Папа растерянно моргнул, прижимая к груди пакет с рыбой. С пакета капала мутная вода на ламинат.
— Игорь, у меня нет таких денег с собой... На карте есть немного, но это на стройматериалы, у меня заказ...
— Заказ у него! — Игорь рассмеялся, зло и лающе. — Да какой ты строитель? Шабашник! Алкаш в завязке! Давай деньги, или...
— Или что? — тихо спросил папа. Голос у него вдруг стал твердым, совсем не таким, как обычно.
Игорь побагровел. Его "интеллигентность" слетела, как шелуха.
— Или пошел вон отсюда! И дочку свою забирай! Надоели! Нищеброды! Я думал, с тобой, Лена, человеком стану, а ты меня на дно тянешь! Генетика, видно, не та! **— Ты дочь безработного алкоголика, а я из приличной семьи! Всё между нами кончено! — бросил парень.**
Повисла тишина. Было слышно, как за окном воет ветер и как капает вода с папиного пакета. Кап. Кап. Кап.

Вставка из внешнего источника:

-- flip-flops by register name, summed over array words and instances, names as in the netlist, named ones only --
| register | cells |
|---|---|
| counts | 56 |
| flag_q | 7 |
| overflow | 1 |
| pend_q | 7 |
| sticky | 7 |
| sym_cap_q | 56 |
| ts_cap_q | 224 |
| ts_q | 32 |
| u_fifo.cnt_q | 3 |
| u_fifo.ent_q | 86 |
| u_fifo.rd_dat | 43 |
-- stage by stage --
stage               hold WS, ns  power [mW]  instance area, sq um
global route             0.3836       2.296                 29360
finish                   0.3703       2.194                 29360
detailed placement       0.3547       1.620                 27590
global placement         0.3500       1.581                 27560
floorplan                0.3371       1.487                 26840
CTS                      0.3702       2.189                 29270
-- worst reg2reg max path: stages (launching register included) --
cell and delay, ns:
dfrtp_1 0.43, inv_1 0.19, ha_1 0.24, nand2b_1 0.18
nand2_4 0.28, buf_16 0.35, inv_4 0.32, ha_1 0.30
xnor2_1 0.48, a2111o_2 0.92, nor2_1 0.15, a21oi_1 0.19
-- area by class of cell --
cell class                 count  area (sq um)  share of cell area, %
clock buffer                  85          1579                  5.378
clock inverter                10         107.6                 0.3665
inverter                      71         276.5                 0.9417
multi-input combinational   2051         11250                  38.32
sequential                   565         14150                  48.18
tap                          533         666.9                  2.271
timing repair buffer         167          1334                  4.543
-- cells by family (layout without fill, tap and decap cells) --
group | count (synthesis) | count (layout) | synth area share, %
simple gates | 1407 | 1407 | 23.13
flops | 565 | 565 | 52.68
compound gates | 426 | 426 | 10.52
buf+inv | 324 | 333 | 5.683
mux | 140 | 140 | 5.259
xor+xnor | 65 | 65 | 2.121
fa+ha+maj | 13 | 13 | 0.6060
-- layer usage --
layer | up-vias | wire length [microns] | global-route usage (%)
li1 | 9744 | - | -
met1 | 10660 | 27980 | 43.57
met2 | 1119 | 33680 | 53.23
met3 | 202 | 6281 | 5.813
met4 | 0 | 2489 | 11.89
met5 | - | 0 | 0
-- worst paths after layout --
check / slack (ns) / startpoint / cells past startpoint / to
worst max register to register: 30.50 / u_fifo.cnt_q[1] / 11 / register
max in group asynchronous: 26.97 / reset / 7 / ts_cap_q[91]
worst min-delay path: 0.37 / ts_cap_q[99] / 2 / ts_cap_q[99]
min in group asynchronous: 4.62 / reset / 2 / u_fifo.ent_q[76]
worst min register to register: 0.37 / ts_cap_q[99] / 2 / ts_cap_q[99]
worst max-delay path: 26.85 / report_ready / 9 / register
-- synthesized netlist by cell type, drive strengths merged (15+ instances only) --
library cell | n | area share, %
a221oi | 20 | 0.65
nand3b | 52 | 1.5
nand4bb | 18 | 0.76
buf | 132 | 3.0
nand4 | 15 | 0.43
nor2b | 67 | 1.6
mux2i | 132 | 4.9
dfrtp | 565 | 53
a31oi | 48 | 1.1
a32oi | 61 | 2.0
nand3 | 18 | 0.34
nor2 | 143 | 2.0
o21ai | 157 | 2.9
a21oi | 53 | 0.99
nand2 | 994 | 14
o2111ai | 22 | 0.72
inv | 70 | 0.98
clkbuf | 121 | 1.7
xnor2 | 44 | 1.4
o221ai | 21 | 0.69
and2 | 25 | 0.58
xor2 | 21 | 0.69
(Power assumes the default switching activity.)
## src/rtl/console_uart_tx.sv

```systemverilog
// console_uart_tx: byte FIFO plus 8N1 UART serializer for console output.
// Accepts bytes on a req/ack handshake and shifts them out LSB first.
//
// Ports:
//   clock   - system clock, rising edge
//   reset   - asynchronous active-high reset
//   i_data  - console byte, valid while i_req=1
//   i_req   - handshake request
//   o_ack   - handshake acknowledge (FIFO not full)
//   o_txd   - UART serial output, idles high
//   o_busy  - frame in progress or FIFO non-empty
//   o_level - FIFO occupancy, excluding the byte in the shifter
module console_uart_tx #(
    parameter int CLK_DIV    = 16,
    parameter int FIFO_DEPTH = 8
) (
    input  logic                        clock,
    input  logic                        reset,
    input  logic [7:0]                  i_data,
    input  logic                        i_req,
    output logic                        o_ack,
    output logic                        o_txd,
    output logic                        o_busy,
    output logic [$clog2(FIFO_DEPTH):0] o_level
);

    localparam int          AW        = $clog2(FIFO_DEPTH);
    localparam logic [15:0] BAUD_LOAD = 16'(CLK_DIV - 1);
    localparam logic [AW:0] PTR_ONE   = (AW + 1)'(1);

    typedef enum logic [1:0] {
        S_IDLE,
        S_START,
        S_DATA,
        S_STOP
    } state_t;

    logic [7:0]  r_mem [FIFO_DEPTH];
    logic [AW:0] r_wptr;
    logic [AW:0] r_rptr;

    state_t      r_state;
    state_t      w_state_n;
    logic [7:0]  r_shift;
    logic [7:0]  w_shift_n;
    logic [15:0] r_baud;
    logic [15:0] w_baud_n;
    logic [2:0]  r_bit;
    logic [2:0]  w_bit_n;
    logic        r_txd;
    logic        w_txd_n;

    logic        w_empty;
    logic        w_full;
    logic        w_push;
    logic        w_pop;
    logic        w_tick;
    logic [7:0]  w_head;

    // Pointers carry one extra bit so full and empty are distinguishable.
    assign w_empty = (r_wptr == r_rptr);
    assign w_full  = (r_wptr[AW] != r_rptr[AW]) &&
                     (r_wptr[AW-1:0] == r_rptr[AW-1:0]);
    assign w_push  = i_req && !w_full;
    assign w_tick  = (r_baud == 16'd0);
    assign w_head  = r_mem[r_rptr[AW-1:0]];

    assign o_ack   = !w_full;
    assign o_level = r_wptr - r_rptr;
    assign o_busy  = (r_state != S_IDLE) || !w_empty;
    assign o_txd   = r_txd;

    always_ff @(posedge clock) begin
        if (w_push) begin
            r_mem[r_wptr[AW-1:0]] <= i_data;
        end
    end

    always_ff @(posedge clock or posedge reset) begin
        if (reset) begin
            r_wptr <= '0;
            r_rptr <= '0;
        end else begin
            if (w_push) begin
                r_wptr <= r_wptr + PTR_ONE;
            end
            if (w_pop) begin
                r_rptr <= r_rptr + PTR_ONE;
            end
        end
    end

    always_ff @(posedge clock or posedge reset) begin
        if (reset) begin
            r_state <= S_IDLE;
            r_shift <= 8'd0;
            r_baud  <= 16'd0;
            r_bit   <= 3'd0;
            r_txd   <= 1'b1;
        end else begin
            r_state <= w_state_n;
            r_shift <= w_shift_n;
            r_baud  <= w_baud_n;
            r_bit   <= w_bit_n;
            r_txd   <= w_txd_n;
        end
    end

    always_comb begin
        w_state_n = r_state;
        w_shift_n = r_shift;
        w_baud_n  = r_baud;
        w_bit_n   = r_bit;
        w_pop     = 1'b0;
        unique case (r_state)
            S_IDLE: begin
                if (!w_empty) begin
                    w_pop     = 1'b1;
                    w_shift_n = w_head;
                    w_baud_n  = BAUD_LOAD;
                    w_state_n = S_START;
                end
            end
            S_START: begin
                if (w_tick) begin
                    w_baud_n  = BAUD_LOAD;
                    w_bit_n   = 3'd0;
                    w_state_n = S_DATA;
                end else begin
                    w_baud_n = r_baud - 16'd1;
                end
            end
            S_DATA: begin
                if (w_tick) begin
                    w_baud_n  = BAUD_LOAD;
                    w_shift_n = {1'b0, r_shift[7:1]};
                    if (r_bit == 3'd7) begin
                        w_state_n = S_STOP;
                    end else begin
                        w_bit_n = r_bit + 3'd1;
                    end
                end else begin
                    w_baud_n = r_baud - 16'd1;
                end
            end
            S_STOP: begin
                if (w_tick) begin
                    // Chain straight into the next start bit when more is queued.
                    if (!w_empty) begin
                        w_pop     = 1'b1;
                        w_shift_n = w_head;
                        w_baud_n  = BAUD_LOAD;
                        w_state_n = S_START;
                    end else begin
                        w_baud_n  = 16'd0;
                        w_state_n = S_IDLE;
                    end
                end else begin
                    w_baud_n = r_baud - 16'd1;
                end
            end
            default: begin
                w_state_n = S_IDLE;
            end
        endcase
    end

    // Line level is computed from the next state so o_txd is a plain flop.
    always_comb begin
        w_txd_n = 1'b1;
        unique case (w_state_n)
            S_START: w_txd_n = 1'b0;
            S_DATA:  w_txd_n = w_shift_n[0];
            default: w_txd_n = 1'b1;
        endcase
    end

endmodule

```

Я посмотрела на Игоря. Внимательно, будто видела его впервые. Увидела растянутые треники, злобный прищур, пустые глаза. Потом перевела взгляд на папу. На его обветренные, грубые руки, которые всю жизнь что-то строили, чинили, латали. Руки, которые последние пять лет только и делали, что поддерживали меня, пока я играла в "приличную семью".
— Ты прав, Игорь, — сказала я. Голос был странно спокойным. — Все кончено.
— Что? — он опешил. Он ждал слез, извинений, унижений.
— Я сказала: ты прав. Генетика не та. Только не у меня.
Я подошла к вешалке и сняла свою куртку.
— Пап, подожди меня в машине. Я сейчас вещи соберу. Самое необходимое.
— Лена, ты чего? — Игорь растерял весь запал. — Куда ты? На ночь глядя? В метель?
— К отцу. В хрущевку. К тараканам.
— Да ты с ума сошла! Кто тебя там ждет? Кому ты нужна, разведенка, в тридцать пять лет?
— Себе нужна, — я застегнула молнию. Собачка заела, но я дернула сильнее, и она поддалась.
— А квартплата? — вдруг взвизгнул он. — За следующий месяц платить чем?
Я обернулась уже у двери.
— Попроси у мамы. Она же из приличной семьи.
Мы вышли в подъезд. Там пахло хлоркой и чужой жареной картошкой. Лифт не работал, пришлось спускаться пешком с пятого этажа. Папа шел впереди, неся мою сумку и пакет с рыбой. Спина у него была прямая.
На улице хлестал ледяной дождь, но мне вдруг стало жарко. Я села в папину старенькую "Ниву". В салоне пахло бензином и тем самым "дешевым" табаком, но этот запах показался мне самым родным на свете.
— Пап, — сказала я, когда мы тронулись.
— А?
— Спасибо за рыбу. Пожарим?
— Пожарим, доча. С луком. Как ты любишь.
Он включил печку, и теплый воздух ударил в лицо. Я смотрела на мелькающие огни города и понимала: я не возвращаюсь назад. Я наконец-то еду домой. А тот, "из приличной семьи", остался там, в темноте, наедине с неоплаченными счетами и своим огромным, раздутым эго. И это было самое справедливое, что случилось со мной за последние годы.